The goal in radiotherapy cancer treatment is to deliver as much dose as possible to the clinical target volume (CTV), while trying to deliver as little dose as possible to surrounding organs at risk[4,10]. When higher doses are to be delivered, precise and accurate targeting is essential because of unpredictable inter- and intra-fractional organ motions over the process of the weekly treatments, which require accurate nonrigid mapping between treatment and planning day. However, the presence of pathologies such as tumors may violate registration constraints and cause registration errors, because the abnormalities often invalidate gray-level dependency assumptions that are usually made in the intensity-based registration. In addition, the registration problem is challenging due to the missing correspondences caused by tumor regression. Incorporating some knowledge about abnormalities can improve the registration. Meanwhile, segmentation of the soft tissue structure over the course of EBRT is challenging due to structure adjacency and deformation over treatment.
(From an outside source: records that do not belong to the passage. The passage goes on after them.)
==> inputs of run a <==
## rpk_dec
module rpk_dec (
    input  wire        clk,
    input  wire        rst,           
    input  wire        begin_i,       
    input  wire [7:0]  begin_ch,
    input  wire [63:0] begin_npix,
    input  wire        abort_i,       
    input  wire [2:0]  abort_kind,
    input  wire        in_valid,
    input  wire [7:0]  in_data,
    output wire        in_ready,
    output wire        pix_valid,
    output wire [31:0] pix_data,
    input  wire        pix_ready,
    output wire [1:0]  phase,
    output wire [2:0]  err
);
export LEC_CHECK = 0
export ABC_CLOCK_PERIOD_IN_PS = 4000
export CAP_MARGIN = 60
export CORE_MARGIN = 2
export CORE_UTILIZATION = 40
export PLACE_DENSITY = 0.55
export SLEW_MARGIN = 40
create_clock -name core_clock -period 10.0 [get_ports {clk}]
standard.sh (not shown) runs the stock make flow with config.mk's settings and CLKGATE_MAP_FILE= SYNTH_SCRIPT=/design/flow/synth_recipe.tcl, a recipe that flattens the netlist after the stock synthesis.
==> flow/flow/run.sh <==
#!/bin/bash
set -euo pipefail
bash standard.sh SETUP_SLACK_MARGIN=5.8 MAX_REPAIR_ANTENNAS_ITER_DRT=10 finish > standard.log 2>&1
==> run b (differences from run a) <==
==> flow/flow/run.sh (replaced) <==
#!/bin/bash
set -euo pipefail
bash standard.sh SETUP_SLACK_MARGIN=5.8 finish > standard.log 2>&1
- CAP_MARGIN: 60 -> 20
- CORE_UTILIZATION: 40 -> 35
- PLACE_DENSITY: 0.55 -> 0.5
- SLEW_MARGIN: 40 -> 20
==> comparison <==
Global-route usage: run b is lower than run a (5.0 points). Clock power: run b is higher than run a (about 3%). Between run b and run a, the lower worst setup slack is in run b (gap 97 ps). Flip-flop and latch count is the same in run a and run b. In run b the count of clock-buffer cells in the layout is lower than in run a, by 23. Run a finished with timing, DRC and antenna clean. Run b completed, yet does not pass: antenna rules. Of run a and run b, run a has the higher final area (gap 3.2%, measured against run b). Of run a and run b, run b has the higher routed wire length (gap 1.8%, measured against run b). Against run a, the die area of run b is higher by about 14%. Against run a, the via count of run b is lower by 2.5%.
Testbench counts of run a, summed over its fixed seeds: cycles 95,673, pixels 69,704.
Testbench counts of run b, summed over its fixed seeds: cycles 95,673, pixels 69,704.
Some initial work has been performed in simultaneously registration and segmentation or incorporating abnormality detection. Chelikani et.al. integrated rigid 2D portal to 3D CT registration and pixel classification in an entropy-based formulation [3]. Yezzi et.al. integrated segmentation using deformable model with rigid and affine registration [17]. Pohl et.al. performed voxel-wise classification and registration which could align an atlas to MRI[14]. The automatic mass detection problem mainly focuses on the application on mammography[13]. Hachama et.al. proposed a registration technique which neglects the deformation generated by abnormalities[5], which is not always the case, and raises questions regarding the applicability of the method.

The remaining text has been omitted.